BOTANY ON THE MALVERN HILLS
All information supplied by Keith Barnett & from his book"The Wild Flowers of the Malvern Hills"
Photographs by Keith Barnett
The wild flowers to look out for month by month
AUGUST
DWARF THISTLE Cirsium acaule (L.) Scop.
The perennial Dwarf Thistle, or Stemless Thistle, the bane of picnickers, is found in short, dry, usually calcareous grassland, as for example on parts of Castlemorton Common. It has a basal rosette of shiny prickly leaves from which springs a usually solitary pinkish-purple flower 2-5 cm, typically thistle-like, 2-5 cm across, but, unlike other species of thistle, with no stem or only a very short one. Although it mostly hugs the ground ~ in Worcestershire it is also known as Ground Thistle ~ it can sometimes reach as much as 30 cm high. In 'British Flowers in Colour' (undated) the plant was evocatively described by its unknown author as having' a splendid prickly green rosette, with a large fat pink star sitting stalkless in the centre, like a semi-precious stone in a n old-fashioned setting'.

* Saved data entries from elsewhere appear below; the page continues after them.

==> config.mk <==
export PLATFORM = sky130hd
export DESIGN_NAME = dmem_access_arbiter_flat
export DESIGN_NICKNAME = d
export VERILOG_FILES = /design/src/rtl/dmem_access_arbiter_if.sv /design/src/rtl/dmem_access_arbiter.sv /design/src/flat_wrapper.sv
export SDC_FILE = /design/constraint.sdc
export NUM_CORES = 1
export LEC_CHECK = 0
export ABC_AREA = 1
export CORE_ASPECT_RATIO = 0.5
export CORE_MARGIN = 2
export CORE_UTILIZATION = 42
export CTS_CLUSTER_SIZE = 40
export DETAILED_ROUTE_END_ITERATION = 10
export PLACE_DENSITY = 0.9
export SETUP_SLACK_MARGIN = 0.5
export SYNTH_ARGS = -nofsm -noshare
export SYNTH_HDL_FRONTEND = slang
export SYNTH_SLANG_ARGS = --single-unit
==> constraint.sdc <==
create_clock -name clk -period 1.75 [get_ports clk]
set_input_delay 0.175 -clock clk [delete_from_list [all_inputs] [get_ports clk]]
set_output_delay 0.175 -clock clk [all_outputs]
set_load 0.005 [all_outputs]
==> src/rtl/dmem_access_arbiter_if.sv <==
// dmem_access_arbiter_if: CPU, debug/DMA and data-memory bus bundle for dmem_access_arbiter
//   slave  : arbiter view (takes requests and memory responses, drives memory port and completions)
//   master : environment view (requesters plus data memory)
interface dmem_access_arbiter_if #(parameter int ADDR_W = 32);
  logic              cpu_req, cpu_we, cpu_unsigned;
  logic [1:0]        cpu_size;
  logic [ADDR_W-1:0] cpu_addr;
  logic [31:0]       cpu_wdata, cpu_rdata;
  logic              cpu_done, cpu_err, cpu_stall;
  logic              dbg_req, dbg_we;
  logic [ADDR_W-1:0] dbg_addr;
  logic [31:0]       dbg_wdata, dbg_rdata;
  logic              dbg_done, dbg_err;
  logic              mem_en, mem_w, mem_ready;
  logic [2:0]        dm_ctrl;
  logic [ADDR_W-1:0] mem_addr;
  logic [31:0]       mem_wdata, mem_rdata;
  modport slave (
    input  cpu_req, cpu_we, cpu_unsigned, cpu_size, cpu_addr, cpu_wdata,
    output cpu_rdata, cpu_done, cpu_err, cpu_stall,
    input  dbg_req, dbg_we, dbg_addr, dbg_wdata,
    output dbg_rdata, dbg_done, dbg_err,
    output mem_en, mem_w, dm_ctrl, mem_addr, mem_wdata,
    input  mem_rdata, mem_ready
  );
  modport master (
    output cpu_req, cpu_we, cpu_unsigned, cpu_size, cpu_addr, cpu_wdata,
    input  cpu_rdata, cpu_done, cpu_err, cpu_stall,
    output dbg_req, dbg_we, dbg_addr, dbg_wdata,
    input  dbg_rdata, dbg_done, dbg_err,
    input  mem_en, mem_w, dm_ctrl, mem_addr, mem_wdata,
    output mem_rdata, mem_ready
  );
endinterface

==> src/rtl/dmem_access_arbiter.sv <==
// dmem_access_arbiter: shares the data-memory port between the CPU MEM stage and a word-only debug/DMA port
//   clk, rstn : clock, asynchronous active-low reset
//   b         : dmem_access_arbiter_if.slave (cpu_*, dbg_* requesters; mem_*/dm_ctrl memory port)
//   optional  : DMEM_MISALIGN_TRAP_EN completes misaligned requests with an error without issuing them
module dmem_access_arbiter #(
  parameter int ADDR_W         = 32,
  parameter int TIMEOUT_CYCLES = 255
) (
  input  logic                  clk,
  input  logic                  rstn,
  dmem_access_arbiter_if.slave  b
);
  typedef enum logic [1:0] {IDLE, BUSY, DONE} state_t;
  state_t            state_q;
  logic              last_dbg_q, gnt_dbg_q, mem_en_q, mem_w_q;
  logic              cpu_done_q, cpu_err_q, dbg_done_q, dbg_err_q;
  logic [2:0]        dm_ctrl_q;
  logic [7:0]        cnt_q;
  logic [ADDR_W-1:0] mem_addr_q;
  logic [31:0]       mem_wdata_q, cpu_rdata_q, dbg_rdata_q;
  logic              req_any, pick_dbg, ld_uns, w_we, w_mis, timeout, fin, fin_dbg, fin_err;
  logic [2:0]        w_ctrl;
  logic [ADDR_W-1:0] w_addr;
  logic [31:0]       w_wdata, fin_rdata;
  assign req_any  = b.cpu_req | b.dbg_req;
  // On a tie the port that did not win last time goes first.
  assign pick_dbg = b.dbg_req & (~b.cpu_req | ~last_dbg_q);
  assign ld_uns   = ~b.cpu_we & b.cpu_unsigned;
  assign w_we     = pick_dbg ? b.dbg_we : b.cpu_we;
  assign w_addr   = pick_dbg ? b.dbg_addr : b.cpu_addr;
  assign w_wdata  = pick_dbg ? b.dbg_wdata : b.cpu_wdata;
  assign w_ctrl   = (pick_dbg | b.cpu_size[1]) ? 3'b000 :
                    b.cpu_size[0] ? (ld_uns ? 3'b010 : 3'b001) : (ld_uns ? 3'b100 : 3'b011);
`ifdef DMEM_MISALIGN_TRAP_EN
  assign w_mis    = pick_dbg ? |b.dbg_addr[1:0] :
                    b.cpu_size[1] ? |b.cpu_addr[1:0] : (b.cpu_size[0] & b.cpu_addr[0]);
`else
  assign w_mis    = 1'b0;
`endif
  // The counter holds the number of BUSY cycles already spent, so the last allowed cycle is TIMEOUT_CYCLES-1.
  assign timeout   = cnt_q == 8'(TIMEOUT_CYCLES - 1);
  // Completion happens either from BUSY (ready or timeout) or straight from IDLE for a trapped request.
  assign fin       = (state_q == IDLE & req_any & w_mis) | (state_q == BUSY & (b.mem_ready | timeout));
  assign fin_dbg   = (state_q == IDLE) ? pick_dbg : gnt_dbg_q;
  assign fin_rdata = (state_q == BUSY & b.mem_ready & ~mem_w_q) ? b.mem_rdata : '0;
  assign fin_err   = ~(state_q == BUSY & b.mem_ready);
  always_ff @(posedge clk or negedge rstn) begin
    if (!rstn) begin
      state_q     <= IDLE;
      last_dbg_q  <= 1'b0;
      gnt_dbg_q   <= 1'b0;
      mem_en_q    <= 1'b0;
      mem_w_q     <= 1'b0;
      dm_ctrl_q   <= '0;
      mem_addr_q  <= '0;
      mem_wdata_q <= '0;
      cnt_q       <= '0;
      cpu_rdata_q <= '0;
      cpu_done_q  <= 1'b0;
      cpu_err_q   <= 1'b0;
      dbg_rdata_q <= '0;
      dbg_done_q  <= 1'b0;
      dbg_err_q   <= 1'b0;
    end else begin
      case (state_q)
        IDLE: if (req_any) begin
          gnt_dbg_q <= pick_dbg;
          cnt_q     <= '0;
          if (w_mis) state_q <= DONE;
          else begin
            state_q     <= BUSY;
            mem_en_q    <= 1'b1;
            mem_w_q     <= w_we;
            dm_ctrl_q   <= w_ctrl;
            mem_addr_q  <= w_addr;
            mem_wdata_q <= w_wdata;
          end
        end
        BUSY: if (b.mem_ready | timeout) begin
          state_q  <= DONE;
          mem_en_q <= 1'b0;
          mem_w_q  <= 1'b0;
        end else if (cnt_q != 8'hFF) cnt_q <= cnt_q + 8'd1;
        DONE: begin
          state_q    <= IDLE;
          cpu_done_q <= 1'b0;
          dbg_done_q <= 1'b0;
          last_dbg_q <= gnt_dbg_q;
        end
        default: state_q <= IDLE;
      endcase
      if (fin && fin_dbg) begin
        dbg_done_q  <= 1'b1;
        dbg_rdata_q <= fin_rdata;
        dbg_err_q   <= fin_err;
      end
      if (fin && !fin_dbg) begin
        cpu_done_q  <= 1'b1;
        cpu_rdata_q <= fin_rdata;
        cpu_err_q   <= fin_err;
      end
    end
  end
  assign b.mem_en    = mem_en_q;
  assign b.mem_w     = mem_w_q;
  assign b.dm_ctrl   = dm_ctrl_q;
  assign b.mem_addr  = mem_addr_q;
  assign b.mem_wdata = mem_wdata_q;
  assign b.cpu_rdata = cpu_rdata_q;
  assign b.cpu_done  = cpu_done_q;
  assign b.cpu_err   = cpu_err_q;
  assign b.cpu_stall = b.cpu_req & ~cpu_done_q;
  assign b.dbg_rdata = dbg_rdata_q;
  assign b.dbg_done  = dbg_done_q;
  assign b.dbg_err   = dbg_err_q;
endmodule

SELF-HEAL Prunella vulgaris L.
Self-heal is an old wound-herb that under the Doctrine of Signatures suggested its efficacy as a healer of cuts, because each individual flower looks in profile like a small billhook. Other country names include Hook-heal, Sickle-wort and Hercules' Woundwort. Although apparently unknown medicinally to either the ancient Greeks or the Romans, it was widely used in Europe in the Middle Ages. It is a short, creeping perennial of grassy, preferably fairly damp, places including lawns where to survive it is forced by the mower's blade to grow very closely to the ground. There are dense cylindrical heads of dark purple (rarely lilac, white or pale blue) flowers on a square reddish stem. The generic name Prunella probably comes from German braune, meaning quinsy (an inflammation of the mouth, nose and tongue) which was common at one time among soldiers cooped together in garrisons, and which self-heal was once thought to cure. Braune then became corrupted, first to bruyne, the 'browns', so-called from the brown coating of the tongue associated with quinsy: then to brunella and then to prunella.

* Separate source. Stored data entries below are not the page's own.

module au_updown_counter #(
  parameter int WIDTH    = 8,
  parameter int ARCH     = 0,
  parameter int SATURATE = 0
) (
  input  logic             clk,
  input  logic             rst_n,
  input  logic             clr,
  input  logic             load,
  input  logic [WIDTH-1:0] load_val,
  input  logic             en,
  input  logic             inc_dec,
  output logic [WIDTH-1:0] cnt,
  output logic             wrap,
  output logic             casc_co,
  output logic             at_bnd
);

  logic [WIDTH-1:0] z;
  logic             co;

  AU_incdec_c #(
    .WIDTH (WIDTH),
    .ARCH  (ARCH)
  ) u_incdec (
    .a       (cnt),
    .ci      (en),
    .inc_dec (inc_dec),
    .z       (z),
    .co      (co)
  );

  // In saturate mode a step that would carry/borrow is blocked, but still flagged.
  always_ff @(posedge clk) begin
    if (!rst_n) begin
      cnt  <= '0;
      wrap <= 1'b0;
    end else if (clr) begin
      cnt  <= '0;
      wrap <= 1'b0;
    end else if (load) begin
      cnt  <= load_val;
      wrap <= 1'b0;
    end else if (en) begin
      if ((SATURATE == 0) || !co)
        cnt <= z;
      wrap <= co;
    end else begin
      wrap <= 1'b0;
    end
  end

  assign casc_co = en & co & ~clr & ~load & rst_n;
  assign at_bnd  = inc_dec ? (cnt == '0) : (cnt == '1);

endmodule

YARROW Achillea millefolium L.
Yarrow is a common perennial of meadows, road-verges, lawns and grassland of all kinds. Its numerous creamy-white (sometimes pale or dark pink) flowers, smelling vaguely of musk, are in flattish heads 3-6 mm across. The leaves are long, pungent and feathery. It was an old vulnerary herb, formerly also known as Soldier's Wound-wort, Carpenter's Herb and Knight's Milfoil, and was used specifically in the treatment of wounds made by iron. But physicians also treated patients suffering from headaches with Yarrow, or Nose-bleed as it was also known: taken in large doses it relieved pressure by causing the nose to bleed. In Herefordshire, it was believed that the stem of Yarrow picked in a churchyard by a girl would, when cut across, reveal the initials of her future husband, and the inclusion of Yarrow flowers in the wedding bouquet would ensure at least seven years of marital bliss. But it was also called Devil's Plaything and Devil-nettles, and placing the leaves over the eyes was reputed to instil in anyone, not just unmarried ladies, the gift of 'second sight', that is, the ability to foresee the future..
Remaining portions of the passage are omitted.